Rejuve.AI Launches International Longevity Research Database
Roatán, Honduras — Rejuve.AI is activating the International Longevity Research Database (IRLDB) through its first real-world study cohort at the Longevity Biomarkers Competition and Summit, taking place February to March 2026 as part of the Infinite Games in Roatán, Honduras.
The IRLDB is being activated through its first registered, consented cohort. Participants enrolled in the Longevity Biomarkers Competition are pre-boarded into the database under a formally registered IRLDB protocol. They contribute standardized baseline and follow-up biomarker data alongside continuous, app-mediated real-world tracking using the Rejuve Longevity App,
This cohort represents an early deployment of Rejuve.AI’s research infrastructure, ahead of a broader public rollout planned as on-chain and scaling components are introduced to support larger study volumes.
In parallel, Infinita City will host the next installment of the JoyScore experiment in collaboration with Longevity Rave, following a pilot conducted at Frontier Tower in December 2025.
A Real-World, App-Enabled Longevity Study
The Longevity Biomarkers Competition functions as the first live application of the IRLDB protocol, demonstrating how longevity research can be conducted in real-world settings while maintaining scientific rigor.
Participants undergo standardized testing at defined timepoints while contributing longitudinal data via the Rejuve App between assessments. Measurements include blood-based biomarkers, epigenetic clocks, metabolomic profiles, wearable-derived physiological data, and structured questionnaires capturing function, behavior, and environment.
This approach enables consistent benchmarking while preserving ecological validity, capturing how individuals actually live, train, and adapt over time. It also provides a structured framework for self-experimentation that prioritizes data quality, participant safety, and informed consent.
Mapping the Signatures of Human Longevity Summit
The competition is preceded by an opening summit on February 7–8, bringing together leading figures in aging research, clinical longevity, and translational science, including Eric Verdin, Andrea Maier, and other international researchers and practitioners, with participation from organizations including XPRIZE, the Buck Institute for Research on Aging, and the Biomarkers of Aging Consortium.
A central focus of the summit is the ongoing debate in the longevity field around healthspan versus lifespan as the primary goal of intervention. Discussions explore the premise that meaningful lifespan extension necessarily implies preserved or improved healthspan, and that regenerative and damage-repair approaches should not extend periods of decline.

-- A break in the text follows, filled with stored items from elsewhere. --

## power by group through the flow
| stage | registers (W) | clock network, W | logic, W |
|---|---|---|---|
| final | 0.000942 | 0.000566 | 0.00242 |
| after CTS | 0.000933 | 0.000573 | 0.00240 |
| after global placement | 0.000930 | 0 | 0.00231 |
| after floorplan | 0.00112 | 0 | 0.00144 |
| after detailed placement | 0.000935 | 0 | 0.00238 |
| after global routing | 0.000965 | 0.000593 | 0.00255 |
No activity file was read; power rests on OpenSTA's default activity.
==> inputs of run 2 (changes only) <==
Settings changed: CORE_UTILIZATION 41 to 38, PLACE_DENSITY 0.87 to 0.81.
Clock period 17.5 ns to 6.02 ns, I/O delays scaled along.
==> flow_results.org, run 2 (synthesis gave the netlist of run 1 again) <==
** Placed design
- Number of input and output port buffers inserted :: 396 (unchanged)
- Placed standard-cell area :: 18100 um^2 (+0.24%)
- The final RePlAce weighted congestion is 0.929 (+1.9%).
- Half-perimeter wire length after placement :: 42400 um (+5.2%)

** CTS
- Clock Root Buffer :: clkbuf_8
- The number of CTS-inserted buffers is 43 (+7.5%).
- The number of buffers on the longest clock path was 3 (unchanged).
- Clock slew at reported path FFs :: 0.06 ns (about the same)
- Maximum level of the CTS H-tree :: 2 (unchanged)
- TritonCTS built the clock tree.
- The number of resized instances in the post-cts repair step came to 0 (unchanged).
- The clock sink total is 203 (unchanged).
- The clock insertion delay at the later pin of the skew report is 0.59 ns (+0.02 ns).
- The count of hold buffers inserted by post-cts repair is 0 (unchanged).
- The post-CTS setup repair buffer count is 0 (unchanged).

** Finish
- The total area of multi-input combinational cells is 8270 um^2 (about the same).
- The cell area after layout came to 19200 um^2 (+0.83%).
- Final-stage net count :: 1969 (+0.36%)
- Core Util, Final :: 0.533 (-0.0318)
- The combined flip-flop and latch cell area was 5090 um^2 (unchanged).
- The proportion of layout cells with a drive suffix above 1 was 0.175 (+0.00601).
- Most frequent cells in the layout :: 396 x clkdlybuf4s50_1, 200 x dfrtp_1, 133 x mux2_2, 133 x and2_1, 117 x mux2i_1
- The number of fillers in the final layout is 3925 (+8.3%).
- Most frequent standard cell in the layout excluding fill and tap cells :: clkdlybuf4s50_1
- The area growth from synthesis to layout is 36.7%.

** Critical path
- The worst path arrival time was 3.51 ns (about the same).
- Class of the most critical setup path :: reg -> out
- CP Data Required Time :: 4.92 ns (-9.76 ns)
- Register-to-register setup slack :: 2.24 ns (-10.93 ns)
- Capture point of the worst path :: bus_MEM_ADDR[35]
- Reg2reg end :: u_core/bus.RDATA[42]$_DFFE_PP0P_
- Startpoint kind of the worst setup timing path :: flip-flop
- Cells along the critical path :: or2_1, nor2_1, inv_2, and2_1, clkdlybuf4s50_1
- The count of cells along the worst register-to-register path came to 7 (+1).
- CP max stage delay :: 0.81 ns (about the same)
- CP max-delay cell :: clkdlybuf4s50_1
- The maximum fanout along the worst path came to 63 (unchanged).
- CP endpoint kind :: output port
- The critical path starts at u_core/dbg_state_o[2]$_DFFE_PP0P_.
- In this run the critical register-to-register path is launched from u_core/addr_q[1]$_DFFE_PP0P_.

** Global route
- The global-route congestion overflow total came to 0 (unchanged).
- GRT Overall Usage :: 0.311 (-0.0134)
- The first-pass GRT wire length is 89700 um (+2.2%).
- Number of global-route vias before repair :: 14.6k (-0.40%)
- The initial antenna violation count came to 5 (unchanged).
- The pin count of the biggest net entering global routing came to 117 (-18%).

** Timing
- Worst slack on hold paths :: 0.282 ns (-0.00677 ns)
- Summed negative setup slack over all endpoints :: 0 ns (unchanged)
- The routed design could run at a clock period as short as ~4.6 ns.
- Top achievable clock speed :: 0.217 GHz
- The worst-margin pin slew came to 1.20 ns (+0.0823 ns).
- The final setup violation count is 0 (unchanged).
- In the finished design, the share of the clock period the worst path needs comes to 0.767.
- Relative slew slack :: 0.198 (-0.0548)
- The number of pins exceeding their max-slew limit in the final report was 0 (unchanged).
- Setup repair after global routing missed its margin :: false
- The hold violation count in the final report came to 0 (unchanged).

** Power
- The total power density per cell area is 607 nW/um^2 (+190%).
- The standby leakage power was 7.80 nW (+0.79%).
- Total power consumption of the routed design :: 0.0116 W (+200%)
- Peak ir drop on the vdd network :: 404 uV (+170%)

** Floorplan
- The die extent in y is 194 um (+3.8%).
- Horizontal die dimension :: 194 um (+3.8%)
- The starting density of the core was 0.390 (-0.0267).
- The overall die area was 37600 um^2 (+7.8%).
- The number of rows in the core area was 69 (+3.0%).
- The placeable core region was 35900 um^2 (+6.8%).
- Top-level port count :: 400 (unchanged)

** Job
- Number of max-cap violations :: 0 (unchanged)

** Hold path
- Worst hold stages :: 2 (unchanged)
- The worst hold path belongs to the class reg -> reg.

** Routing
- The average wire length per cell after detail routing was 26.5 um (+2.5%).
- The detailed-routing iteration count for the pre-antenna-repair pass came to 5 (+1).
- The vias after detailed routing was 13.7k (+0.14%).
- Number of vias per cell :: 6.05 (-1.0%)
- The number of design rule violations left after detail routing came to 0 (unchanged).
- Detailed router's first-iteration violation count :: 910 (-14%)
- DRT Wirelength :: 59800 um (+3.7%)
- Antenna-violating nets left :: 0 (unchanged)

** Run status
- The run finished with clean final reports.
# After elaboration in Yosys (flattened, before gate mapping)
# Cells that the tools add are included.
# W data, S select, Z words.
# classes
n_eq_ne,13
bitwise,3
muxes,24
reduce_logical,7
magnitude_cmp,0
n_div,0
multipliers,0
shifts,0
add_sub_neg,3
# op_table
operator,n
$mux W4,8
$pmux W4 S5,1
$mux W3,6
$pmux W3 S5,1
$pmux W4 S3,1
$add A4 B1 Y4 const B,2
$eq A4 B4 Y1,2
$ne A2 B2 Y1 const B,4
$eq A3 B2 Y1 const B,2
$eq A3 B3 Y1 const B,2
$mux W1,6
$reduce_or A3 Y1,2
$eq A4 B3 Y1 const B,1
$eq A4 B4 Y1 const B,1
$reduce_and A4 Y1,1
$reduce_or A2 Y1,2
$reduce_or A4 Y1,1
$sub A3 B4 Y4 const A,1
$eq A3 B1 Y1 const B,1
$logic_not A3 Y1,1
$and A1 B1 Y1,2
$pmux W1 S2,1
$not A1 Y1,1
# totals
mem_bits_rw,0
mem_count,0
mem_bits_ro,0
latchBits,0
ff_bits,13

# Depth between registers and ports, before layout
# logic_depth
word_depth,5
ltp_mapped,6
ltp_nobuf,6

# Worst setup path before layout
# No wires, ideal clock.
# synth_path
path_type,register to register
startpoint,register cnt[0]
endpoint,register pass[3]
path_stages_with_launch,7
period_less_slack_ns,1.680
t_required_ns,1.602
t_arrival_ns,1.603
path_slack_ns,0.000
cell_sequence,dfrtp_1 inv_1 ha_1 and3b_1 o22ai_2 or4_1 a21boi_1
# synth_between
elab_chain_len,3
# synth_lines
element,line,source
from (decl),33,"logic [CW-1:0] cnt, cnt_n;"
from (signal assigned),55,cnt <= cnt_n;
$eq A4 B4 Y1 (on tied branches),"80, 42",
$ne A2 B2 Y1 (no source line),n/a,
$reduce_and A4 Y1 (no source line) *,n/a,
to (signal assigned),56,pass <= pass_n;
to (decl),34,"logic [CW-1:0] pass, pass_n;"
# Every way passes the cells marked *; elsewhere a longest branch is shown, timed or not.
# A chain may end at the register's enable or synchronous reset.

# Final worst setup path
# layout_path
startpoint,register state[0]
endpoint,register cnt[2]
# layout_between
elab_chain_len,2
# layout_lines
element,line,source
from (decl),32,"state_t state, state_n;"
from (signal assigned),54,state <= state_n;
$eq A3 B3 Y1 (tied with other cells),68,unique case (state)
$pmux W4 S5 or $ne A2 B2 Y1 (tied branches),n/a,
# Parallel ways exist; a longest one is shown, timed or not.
`src/rtl/ps2_host_tx.sv`:
```
// rtl/ps2_host_tx.sv - PS/2 host-to-device byte transmitter (optional watchdog: PS2_HOST_TX_TIMEOUT_EN)
`timescale 1ns/1ps
module ps2_host_tx #(
  parameter int CLKFREQ    = 28000000,
  parameter int INHIBIT_US = 100,
  parameter int FILTER_LEN = 8
) (
  input  logic       clk,
  input  logic       rst_n,
  input  logic [7:0] data,
  input  logic       dataload,
  input  logic       ps2clk_in,
  input  logic       ps2data_in,
  output logic       ps2clk_oe,
  output logic       ps2data_oe,
  output logic       ps2busy,
  output logic       ps2error
);

  localparam logic [23:0] INHIBIT_CYC = 24'(CLKFREQ / 1000000 * INHIBIT_US);
  localparam int          FW          = $clog2(FILTER_LEN + 1);
`ifdef PS2_HOST_TX_TIMEOUT_EN
  localparam logic [23:0] TIMEOUT_CYC = 24'(CLKFREQ / 1000 * 15);
`endif

  typedef enum logic [2:0] {IDLE, INHIBIT, REQ, SEND, ACK, WAIT_IDLE} state_t;

  state_t        state, state_n;
  logic [23:0]   cnt, cnt_n;
  logic [3:0]    bit_idx, bit_n;
  logic [9:0]    frame, frame_n;     // {stop, parity, data[7:0]}
  logic          tx_oe, tx_n;        // level currently presented on the data line
  logic          err, err_n;
  logic [1:0]    rst_q;
  logic          rst_ok;
  logic [1:0]    s1, s2, filt;       // bit 0 = clock line, bit 1 = data line
  logic [FW-1:0] fcnt [2];
  logic          clk_fall;
`ifdef PS2_HOST_TX_TIMEOUT_EN
  logic [23:0]   wd, wd_n;
`endif

  // Reset release is re-timed so a strobe right after deassertion cannot start a frame
  always_ff @(posedge clk or negedge rst_n) begin
    if (!rst_n) rst_q <= 2'b00;
    else        rst_q <= {rst_q[0], 1'b1};
  end
  assign rst_ok = rst_q[1];

  // Two-flop synchronisers and glitch filters for both bus lines; idle bus reads high
  always_ff @(posedge clk or negedge rst_n) begin
    if (!rst_n) begin
      s1      <= 2'b11;
      s2      <= 2'b11;
      filt    <= 2'b11;
      fcnt[0] <= '0;
      fcnt[1] <= '0;
    end else begin
      s1 <= {ps2data_in, ps2clk_in};
      s2 <= s1;
      for (int i = 0; i < 2; i++) begin
        if (s2[i] == filt[i]) begin
          fcnt[i] <= '0;
        end else if (fcnt[i] == FW'(FILTER_LEN - 1)) begin
          filt[i] <= s2[i];
          fcnt[i] <= '0;
        end else begin
          fcnt[i] <= fcnt[i] + FW'(1);
        end
      end
    end
  end

  // Device clock falling edge: the filtered clock is about to flip from 1 to 0
  assign clk_fall = filt[0] & ~s2[0] & (fcnt[0] == FW'(FILTER_LEN - 1));

  // State and datapath registers
  always_ff @(posedge clk or negedge rst_n) begin
    if (!rst_n) begin
      state   <= IDLE;
      cnt     <= '0;
      bit_idx <= '0;
      frame   <= '0;
      tx_oe   <= 1'b0;
      err     <= 1'b0;
`ifdef PS2_HOST_TX_TIMEOUT_EN
      wd      <= '0;
`endif
    end else begin
      state   <= state_n;
      cnt     <= cnt_n;
      bit_idx <= bit_n;
      frame   <= frame_n;
      tx_oe   <= tx_n;
      err     <= err_n;
`ifdef PS2_HOST_TX_TIMEOUT_EN
      wd      <= wd_n;
`endif
    end
  end

  // Next-state logic and open-drain line controls
  always_comb begin
    state_n    = state;
    cnt_n      = cnt;
    bit_n      = bit_idx;
    frame_n    = frame;
    tx_n       = tx_oe;
    err_n      = err;
    ps2clk_oe  = 1'b0;
    ps2data_oe = 1'b0;
    ps2busy    = (state != IDLE);
    ps2error   = err;
    case (state)
      IDLE: begin
        cnt_n = '0;
        bit_n = '0;
        tx_n  = 1'b0;
        if (dataload && rst_ok) begin
          frame_n = {1'b1, ~^data, data};
          err_n   = 1'b0;
          state_n = INHIBIT;
        end
      end
      INHIBIT: begin
        ps2clk_oe = 1'b1;
        if (cnt == INHIBIT_CYC - 24'd1) begin
          cnt_n   = '0;
          state_n = REQ;
        end else begin
          cnt_n = cnt + 24'd1;
        end
      end
      REQ: begin
        ps2data_oe = 1'b1;                 // start bit while the clock is released
        tx_n       = 1'b1;
        bit_n      = '0;
        state_n    = SEND;
      end
      SEND: begin
        ps2data_oe = tx_oe;
        if (clk_fall) begin
          tx_n = ~frame[bit_idx];
          if (bit_idx == 4'd9) state_n = ACK;
          else                 bit_n   = bit_idx + 4'd1;
        end
      end
      ACK: begin
        ps2data_oe = tx_oe;
        if (clk_fall) begin
          err_n   = s2[1];                 // device must hold data low for the ack
          state_n = WAIT_IDLE;
        end
      end
      WAIT_IDLE: begin
        if (filt == 2'b11) state_n = IDLE;
      end
      default: state_n = IDLE;
    endcase
`ifdef PS2_HOST_TX_TIMEOUT_EN
    // Watchdog runs from the request-to-send until the bus returns to idle
    if (state == IDLE || state == INHIBIT) begin
      wd_n = '0;
    end else if (wd == TIMEOUT_CYC - 24'd1) begin
      wd_n    = '0;
      err_n   = 1'b1;
      state_n = IDLE;
    end else begin
      wd_n = wd + 24'd1;
    end
`endif
  end

endmodule
```
`config.mk`:
```
export PLATFORM = sky130hd
export DESIGN_NAME = ps2_host_tx
export DESIGN_NICKNAME = d
export VERILOG_FILES = /design/src/rtl/ps2_host_tx.sv
export SDC_FILE = /design/constraint.sdc
export NUM_CORES = 1
export LEC_CHECK = 0
export BUFFER_PORTS_ARGS = -buffer_cell sky130_fd_sc_hd__buf_2
export CORE_MARGIN = 3
export CORE_UTILIZATION = 34
export DETAILED_ROUTE_END_ITERATION = 16
export HOLD_SLACK_MARGIN = 0.02
export PLACE_DENSITY_LB_ADDON = 0.05
export SLEW_MARGIN = 20
export SYNTH_ARGS = -nofsm -noshare
export SYNTH_HDL_FRONTEND = slang
export SYNTH_SLANG_ARGS = --single-unit
```
`constraint.sdc`:
```
create_clock -name clk -period 2.5 [get_ports clk]
set_input_delay 0.125 -clock clk [delete_from_list [all_inputs] [get_ports clk]]
set_output_delay 0.125 -clock clk [all_outputs]
set_load 0.005 [all_outputs]
```
==> results.txt <==
----------------------------------------------------
[Job]
  Max_cap viols ... 0

[Drt]
  Final Routed Wirelength ... just over 7000 um
  Number of iterations in the first detailed-routing pass ... 4
  Detailed-route via count ... approximately 2400
  Remaining antenna violation count ... 0
  Number of remaining DRC errors ... 0
  DRT iter0 DRCs ... 100
  Routed via count divided by cell count ... between 5 and 6
  Average wire per standard cell ... 15.3 um

[Critical path]
  Maximum fanout along the worst path ... 5
  Endpoint type of the worst setup path ... flop
  Required time reported for the critical path endpoint ... 2.73 ns
  Setup crit start kind ... flop
  Critical path class ... flop to flop
  CP Data Arrival Time ... around 2.2 ns

[Clock network]
  CTS Root Buffer Type ... clkbuf_8
  Number of clock sinks ... between 50 and 60
  Clock buffer count from CTS ... 9
  H-Tree Depth ... 3
  Clock Latency Late Sink ... between 0.3 and 0.4 ns
  TritonCTS clock tree ... yes
  Bufs on Longest Clock Path ... 2
  Gates resized, CTS repair ... 0
  Clk pin slew, worst setup/hold paths ... 0.07 ns

[Floorplanning]
  Row Count ... 34
  IO Pins ... 17
  DIE HEIGHT ... 103 um
  Core Region ... approximately 8900 um^2
  Area of the die ... approximately 11000 um^2
  Die Wd ... between 100 and 150 um
  Initial core utilization ... between 30 and 40%

[Logic synthesis]
  EDFF count, synth ... 0
  Avg Inst Size Synth ... just under 10 um^2
  Distinct cell type count after synthesis ... 57
  Ys flop type ... dfrtp_1
  Seq/Total Area, Yosys ... a little under half
  Net count after synthesis ... ~350
  Synth Register Bits ... 59
  Instance count of the mapped netlist ... 328
  Synth warn ... 0
  Combined area of all synthesized cells ... around 3200 um^2
  Async S/R FF share, synth ... 100%

[STA]
  Clock period minus worst slack ... 2.01 ns
  Final Max Slew Viols ... 0
  Final Skew ... roughly 0.012 ns
  Relative max-transition margin ... between 60% and 70%
  Hold Fails Final Rpt ... 0
  Final worst path period share ... about four fifths
  Final-layout worst hold slack ... 0.0492 ns
  Sum of negative setup slack ... 0 ns
  Slew at the pin closest to its max-slew limit ... around 0.54 ns
  Finish-stage setup viols ... 0
  Highest clock rate ... just under 0.5 GHz
  Setup repair after global routing missed its margin ... no

[Power]
  Combinational power share ... around 14%
  Power per cell area ... 678 nW/um^2
  Share of total power in the clock network ... between 30% and 40%
  Part of the power in registers ... about half
  Peak VDD IR ... around 320 uV
  Power spent charging and discharging nets ... about 660 uW
  Switching part of the total power ... about 27%
  Internal power summed over all cells ... between 1.5 and 2 mW
  Total leakage power ... 1.57 nW

[Layout]
  Nets ... ~370
  Sequential cell area ... about 1500 um^2
  Antenna Cells ... 0
  Commonest non-fill, non-tap cell in the layout ... dfrtp_1
  Area taken by multi-input logic gates ... about 1600 um^2
  Final core utilization ... between 40% and 50%
  Post-Layout Cell Count ... 461
  Number of fill cells in the layout ... around 880
  Fraction of layout cells with a size suffix above 1 ... between 10% and 20%
  Commonest cells after routing, fill and taps aside ... dfrtp_1 (53), nand2_1 (40), nor2_1 (27), o21ai_0 (17), buf_2 (16)
  Area growth from synthesis to layout ... 13.2%

[Place]
  Half-perimeter wire length after placement ... between 4000 and 5000 um
  Buffers on Ports ... 16
  Dpl cells ... 441
  RePlAce Congestion ... approximately 0.75

[Global routing]
  GR Overflow Total ... 0
  Maximum number of pins on one net before global-route repair ... 60
  Wire length of the first global-routing pass ... about 12000 um
  Number of global-route vias before repair ... about 2300
  Total Routing Usage GR ... between 10% and 20%
  Initial antenna violation count ... 0

[Min path]
  Kind of path behind the tightest hold check ... input pin to flop

[Outcome]
  Run status ... finished, final reports clean

----------------------------------------------------
-- state kept, by name, summed over array words and instances, names as in the netlist --
name / cells
cnt: 24
frame: 10
fcnt: 8
bit_idx: 4
state: 3
filt: 2
rst_q: 2
s1: 2
s2: 2
ps2error: 1
tx_oe: 1
-- what timing repair did --
item | in CTS | in global routing
hold buffers | 3 | 1
hold endpoints to repair | 55 | 1
setup buffers | 0 | 0
-- per-layer routing --
| metal | vias to the layer above | global-route usage, % | wire length (um) |
|---|---|---|---|
| met5 | - | 0 | 0 |
| met4 | 0 | 4.78 | 74 |
| met3 | 8 | 4.67 | 244 |
| met2 | 39 | 21.7 | 3150 |
| met1 | 1166 | 21.1 | 3580 |
| li1 | 1226 | - | - |
-- cells in the mapped netlist (3+ instances only) --
master | n | share of area [%]
mux2i_1 | 12 | 3.8
nor4_1 | 5 | 0.98
buf_2 | 3 | 0.47
inv_1 | 8 | 0.94
o21ai_0 | 17 | 2.7
a22o_1 | 6 | 1.6
mux2_2 | 11 | 3.9
ha_1 | 6 | 2.4
clkbuf_1 | 12 | 1.4
nor3_1 | 11 | 1.7
o21ai_1 | 10 | 1.6
dfrtp_1 | 53 | 42
nand2_1 | 40 | 4.7
nor2b_1 | 3 | 0.59
a21oi_1 | 8 | 1.3
dfstp_2 | 6 | 4.9
nor2_1 | 27 | 3.2
or2_2 | 4 | 0.79
o31ai_1 | 3 | 0.71
nand3_1 | 14 | 2.2
and3_1 | 5 | 0.98
nand4_1 | 9 | 1.8
xnor2_1 | 10 | 2.7
-- power by group through the flow --
| stage | registers [mW] | logic, mW | clock network (mW) |
|---|---|---|---|
| after CTS | 1.25 | 0.348 | 0.889 |
| after global routing | 1.27 | 0.403 | 0.942 |
| after global placement | 1.26 | 0.339 | 0 |
| after detailed placement | 1.26 | 0.339 | 0 |
| after floorplan | 1.20 | 0.298 | 0 |
| final | 1.25 | 0.344 | 0.852 |
-- logic make-up after synthesis --
| kind of cell | after synthesis | synth area share, % |
|---|---|---|
| and+or+nand+nor | 140 | 23.3 |
| AOI/OAI and AO/OA | 62 | 12.5 |
| DFF | 59 | 46.6 |
| muxes | 25 | 9.07 |
| buffers and inverters | 25 | 3.42 |
| xor gates and xnor gates | 10 | 2.75 |
| adders and majority gates | 6 | 2.36 |
| other | 1 | 0.118 |
-- stage by stage --
stage	instance area (um^2)	power [mW]	setup slack (ns)
after floorplan	3190	1.50	0.694
after global placement	3380	1.60	0.484
after detailed placement	3380	1.60	0.493
after CTS	3600	2.48	0.473
after global routing	3610	2.62	0.312
final	3610	2.44	0.489
-- worst max-delay path, stage by stage, from the launching register on --
cell and delay, ns:
dfrtp_1 0.40, ha_1 0.23, nand3_1 0.21, or4_4 0.62, o21ai_0 0.16, o31ai_1 0.09, a22o_1 0.20
-- final cells by class --
type	instances	area share, %
clock buffers	14	4.23
clock inverters	2	0.971
inverters	8	0.832
multi-input cells	244	44.2
flip-flops and latches	59	41.1
well taps	108	3.75
repair buffers	26	4.93
-- final timing paths --
path | startpoint | to | slack, ns | cells after the start
max | cnt[0] | cnt[20] | 0.49 | 6
min reg2reg | rst_q[0] | rst_q[1] | 0.35 | 0
min in group asynchronous | rst_n | fcnt[5] | 0.33 | 3
min | data[3] | frame[3] | 0.05 | 2
max reg2reg | cnt[0] | cnt[20] | 0.49 | 6
max in group asynchronous | rst_n | filt[1] | 1.86 | 3
Note: power is estimated with default switching activity, not from simulation.
--- config.mk ---
export PLATFORM = sky130hd
export DESIGN_NAME = ram_arbiter_flat
export DESIGN_NICKNAME = d
export VERILOG_FILES = /design/src/rtl/nibbler_pkg.sv /design/src/rtl/ram_arbiter_if.sv /design/src/rtl/ram_arbiter.sv /design/src/flat_wrapper.sv
export SDC_FILE = /design/constraint.sdc
export NUM_CORES = 1
export LEC_CHECK = 0
export ABC_AREA = 1
export CAP_MARGIN = 20
export CORE_ASPECT_RATIO = 0.6
export CORE_MARGIN = 1
export CORE_UTILIZATION = 25
export CTS_CLUSTER_SIZE = 28
export DETAILED_ROUTE_END_ITERATION = 12
export PLACE_DENSITY_LB_ADDON = 0.08
export SYNTH_ARGS = -nofsm -noshare
export SYNTH_HDL_FRONTEND = slang
export SYNTH_SLANG_ARGS = --single-unit
--- constraint.sdc ---
create_clock -name clk -period 1.55 [get_ports clk]
set_clock_uncertainty 0.15 [all_clocks]
set_input_delay 0.155 -clock clk [delete_from_list [all_inputs] [get_ports clk]]
set_output_delay 0.155 -clock clk [all_outputs]
set_load 0.1 [all_outputs]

Additional themes include how emerging and partially unvalidated therapies are being used in practice, and how clinics, consumers, and researchers can approach such interventions in ways that maximize learning, data sharing, safety, and participant autonomy.
JoyScore Part II and the Exposome
The summit also incorporates the second installment of the JoyScore experiment, led by longevity researcher Tina Woods. JoyScore explores how psychological wellbeing, social connection, and environmental and lifestyle exposures interact with biological aging processes over time.
Attendees of the Infinita Games may opt in to participate, contributing JoyScore data through the Rejuve App. This enables psychosocial and exposomic signals to be analyzed alongside biomarker and functional data within the same research infrastructure.
About Rejuve.AI
Rejuve.AI is a decentralized longevity research network developing open, protocol-driven systems for studying aging, healthspan, and potential rejuvenation through real-world, longitudinal data.
About Infinita City
Infinita City is a longevity-focused innovation environment in Prospera, Roatán, supporting real-world experimentation in health, science, and emerging technologies.
About Longevity Rave
Longevity Rave is a global platform exploring longevity through science, culture, and participatory experiences, including the JoyScore experiment.